Resistin inhibits glucose uptake in L6 cells independently of changes in insulin signaling and GLUT4 translocation.

Elevated levels of resistin have been proposed to cause insulin resistance and therefore may serve as a link between obesity and type 2 diabetes. However, its role in skeletal muscle metabolism is unknown. In this study, we examined the effect of resistin on insulin-stimulated glucose uptake and the upstream insulin-signaling components in L6 rat skeletal muscle cells that were either incubated with recombinant resistin or stably transfected with a vector containing the myc-tagged mouse resistin gene. Transfected clones expressed intracellular resistin, which was released in the medium.
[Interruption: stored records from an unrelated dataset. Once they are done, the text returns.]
--- src/rtl/breakout_pkg.sv ---
// Shared Breakout constants, ball sequencing state and saturating helper.
package breakout_pkg;

  localparam int COORD_W       = 11;
  localparam int SCR_X_MAX     = 639;
  localparam int SCR_Y_MAX     = 479;
  localparam int BALL_SIZE_DEF = 8;
  localparam int PADDLE_Y_DEF  = 450;

  // Block field geometry used by the column modules
  localparam int BLOCK_W    = 64;
  localparam int BLOCK_H    = 16;
  localparam int BLOCK_COLS = 10;
  localparam int BLOCK_ROWS = 5;
  localparam int BLOCK_TOP  = 48;

  typedef enum logic [1:0] {
    ST_SERVE = 2'd0,
    ST_PLAY  = 2'd1,
    ST_MISS  = 2'd2,
    ST_OVER  = 2'd3
  } ball_state_t;

  // Unsigned subtraction clamped at zero so coordinates never wrap
  function automatic logic [COORD_W-1:0] sat_sub(input logic [COORD_W-1:0] a,
                                                 input logic [COORD_W-1:0] b);
    return (a > b) ? (a - b) : '0;
  endfunction

endpackage

--- src/rtl/breakout_ball_axis.sv ---
// One motion axis of the ball: pending bounce latches, direction
// resolution with wall/override priority and saturating position step.
module breakout_ball_axis
  import breakout_pkg::*;
#(
  parameter int          SPEED     = 2,
  parameter int          SIZE      = 8,
  parameter int          POS_MAX   = 632,
  parameter bit          HI_WALL   = 1'b1,
  parameter int          HI_LIMIT  = 637,
  parameter logic [10:0] SERVE_POS = 11'd316,
  parameter bit          SERVE_DIR = 1'b1
) (
  input  logic               clk,
  input  logic               reset,
  input  logic               tick,
  input  logic               active,
  input  logic               restore,
  input  logic               move_lo,
  input  logic               move_hi,
  input  logic               force_lo,
  output logic [COORD_W-1:0] pos,
  output logic [COORD_W-1:0] pos_next,
  output logic               dir
);

  localparam logic [COORD_W-1:0] SPD   = COORD_W'(SPEED);
  localparam logic [COORD_W-1:0] SZ_M1 = COORD_W'(SIZE - 1);
  localparam logic [COORD_W-1:0] HI_C  = COORD_W'(HI_LIMIT);
  localparam logic [COORD_W-1:0] MAX_C = COORD_W'(POS_MAX);
  localparam logic [COORD_W:0]   MAX_W = (COORD_W+1)'(POS_MAX);

  logic             pend_lo, pend_hi;
  logic             eff_lo, eff_hi;
  logic             dir_res;
  logic [COORD_W:0] up;

  // A request on the tick cycle itself still counts for that tick
  assign eff_lo = active & (pend_lo | move_lo);
  assign eff_hi = active & (pend_hi | move_hi);

  // Pending requests accumulate between ticks, only while in play
  always_ff @(posedge clk or posedge reset) begin
    if (reset) begin
      pend_lo <= 1'b0;
      pend_hi <= 1'b0;
    end else if (!active || tick) begin
      pend_lo <= 1'b0;
      pend_hi <= 1'b0;
    end else begin
      pend_lo <= pend_lo | move_lo;
      pend_hi <= pend_hi | move_hi;
    end
  end

  // Direction: block requests, then low/high walls, then external override
  always_comb begin
    dir_res = dir;
    if (eff_lo && eff_hi) dir_res = ~dir;
    else if (eff_hi)      dir_res = 1'b1;
    else if (eff_lo)      dir_res = 1'b0;
    if (pos <= SPD) dir_res = 1'b1;
    if (HI_WALL && ((pos + SZ_M1) >= HI_C)) dir_res = 1'b0;
    if (force_lo) dir_res = 1'b0;
  end

  // Position step clamped to [0, POS_MAX]
  always_comb begin
    up = {1'b0, pos} + {1'b0, SPD};
    if (dir_res) pos_next = (up > MAX_W) ? MAX_C : up[COORD_W-1:0];
    else         pos_next = sat_sub(pos, SPD);
  end

  // Position and direction advance only on a tick while in play
  always_ff @(posedge clk or posedge reset) begin
    if (reset) begin
      pos <= SERVE_POS;
      dir <= SERVE_DIR;
    end else if (restore) begin
      pos <= SERVE_POS;
      dir <= SERVE_DIR;
    end else if (tick && active) begin
      pos <= pos_next;
      dir <= dir_res;
    end
  end

endmodule

--- src/rtl/breakout_ball_ctrl.sv ---
// Ball motion controller: serve/play/miss/over sequencing, lives count,
// paddle bounce and miss detection around two axis units.
module breakout_ball_ctrl
  import breakout_pkg::*;
#(
  parameter int BALL_SIZE = breakout_pkg::BALL_SIZE_DEF,
  parameter int X_MAX     = breakout_pkg::SCR_X_MAX,
  parameter int Y_MAX     = breakout_pkg::SCR_Y_MAX,
  parameter int SPEED     = 2,
  parameter int PADDLE_Y  = breakout_pkg::PADDLE_Y_DEF,
  parameter int SERVE_X   = 316,
  parameter int SERVE_Y   = 300,
  parameter int LIVES     = 3
) (
  input  logic               clk,
  input  logic               reset,
  input  logic               frame_tick,
  input  logic               moveU,
  input  logic               moveD,
  input  logic               moveL,
  input  logic               moveR,
  input  logic [COORD_W-1:0] paddle_x_l,
  input  logic [COORD_W-1:0] paddle_x_r,
  input  logic               launch,
  input  logic [COORD_W-1:0] pix_x,
  input  logic [COORD_W-1:0] pix_y,
  output logic [COORD_W-1:0] ball_x_l,
  output logic [COORD_W-1:0] ball_x_r,
  output logic [COORD_W-1:0] ball_y_t,
  output logic [COORD_W-1:0] ball_y_b,
  output logic               ball_ON,
  output logic [1:0]         lives,
  output logic               life_lost,
  output logic               game_over
);

  localparam logic [COORD_W-1:0] SZ_M1  = COORD_W'(BALL_SIZE - 1);
  localparam logic [COORD_W-1:0] SPD    = COORD_W'(SPEED);
  localparam logic [COORD_W-1:0] PAD_Y  = COORD_W'(PADDLE_Y);
  localparam logic [COORD_W-1:0] YMAX_C = COORD_W'(Y_MAX);

  ball_state_t        state, state_next;
  logic               launch_lat;
  logic               restore, lose, active, paddle_hit;
  logic               dir_x, dir_y;
  logic [COORD_W-1:0] x_next, y_next;
  logic               unused_axis;

  assign active = (state == ST_PLAY);

  assign paddle_hit = (ball_y_b >= sat_sub(PAD_Y, SPD)) && (ball_y_b <= PAD_Y) &&
                      (ball_x_r >= paddle_x_l) && (ball_x_l <= paddle_x_r);

  breakout_ball_axis #(
    .SPEED(SPEED), .SIZE(BALL_SIZE), .POS_MAX(X_MAX - BALL_SIZE + 1),
    .HI_WALL(1'b1), .HI_LIMIT(X_MAX - SPEED),
    .SERVE_POS(COORD_W'(SERVE_X)), .SERVE_DIR(1'b1)
  ) u_axis_x (
    .clk(clk), .reset(reset), .tick(frame_tick), .active(active),
    .restore(restore), .move_lo(moveL), .move_hi(moveR), .force_lo(1'b0),
    .pos(ball_x_l), .pos_next(x_next), .dir(dir_x)
  );

  breakout_ball_axis #(
    .SPEED(SPEED), .SIZE(BALL_SIZE), .POS_MAX((1 << COORD_W) - BALL_SIZE),
    .HI_WALL(1'b0), .HI_LIMIT(0),
    .SERVE_POS(COORD_W'(SERVE_Y)), .SERVE_DIR(1'b0)
  ) u_axis_y (
    .clk(clk), .reset(reset), .tick(frame_tick), .active(active),
    .restore(restore), .move_lo(moveU), .move_hi(moveD), .force_lo(paddle_hit),
    .pos(ball_y_t), .pos_next(y_next), .dir(dir_y)
  );

  // Horizontal next position and both directions are internal to the axes
  assign unused_axis = ^{x_next, dir_x, dir_y};

  assign ball_x_r  = ball_x_l + SZ_M1;
  assign ball_y_b  = ball_y_t + SZ_M1;
  assign game_over = (state == ST_OVER);

  // Ball pixel hit, suppressed once the game is over
  always_comb begin
    ball_ON = (pix_x >= ball_x_l) && (pix_x <= ball_x_r) &&
              (pix_y >= ball_y_t) && (pix_y <= ball_y_b) && (state != ST_OVER);
  end

  // State register
  always_ff @(posedge clk or posedge reset) begin
    if (reset) state <= ST_SERVE;
    else       state <= state_next;
  end

  // Next state: every transition happens on a frame tick
  always_comb begin
    state_next = state;
    restore    = 1'b0;
    lose       = 1'b0;
    if (frame_tick) begin
      unique case (state)
        ST_SERVE: if (launch_lat || launch) state_next = ST_PLAY;
        ST_PLAY:  if ((y_next + SZ_M1) >= YMAX_C) state_next = ST_MISS;
        ST_MISS: begin
          lose = 1'b1;
          if (lives == 2'd1) begin
            state_next = ST_OVER;
          end else begin
            state_next = ST_SERVE;
            restore    = 1'b1;
          end
        end
        default: state_next = state;
      endcase
    end
  end

  // Launch request held until the serve tick consumes it
  always_ff @(posedge clk or posedge reset) begin
    if (reset)                                launch_lat <= 1'b0;
    else if (state != ST_SERVE || frame_tick) launch_lat <= 1'b0;
    else if (launch)                          launch_lat <= 1'b1;
  end

  // Lives count and one-cycle loss pulse
  always_ff @(posedge clk or posedge reset) begin
    if (reset) begin
      lives     <= 2'(LIVES);
      life_lost <= 1'b0;
    end else begin
      life_lost <= lose;
      if (lose) lives <= lives - 2'd1;
    end
  end

endmodule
Incubation with recombinant resistin resulted in a dose-dependent inhibition of insulin-stimulated 2-deoxyglucose (2-DG) uptake. The inhibitory effect of resistin on insulin-stimulated 2-DG uptake was not the result of impaired GLUT4 translocation to the plasma membrane. Furthermore, resistin did not alter the insulin receptor (IR) content and its phosphorylation, nor did it affect insulin-stimulated insulin receptor substrate (IRS)-1 tyrosine phosphorylation, its association with the p85 subunit of phosphatidylinositol (PI) 3-kinase, or IRS-1-associated PI 3-kinase enzymatic activity. Insulin-stimulated phosphorylation of Akt/protein kinase B-alpha, one of the downstream targets of PI 3-kinase and p38 MAPK phosphorylation, was also not affected by resistin. Expression of resistin also inhibited insulin-stimulated 2-DG uptake when compared with cells expressing the empty vector (L6Neo) without affecting GLUT4 translocation, GLUT1 content, and IRS-1/PI 3-kinase signaling. We conclude that resistin does not alter IR signaling but does affect insulin-stimulated glucose uptake, presumably by decreasing the intrinsic activity of cell surface glucose transporters.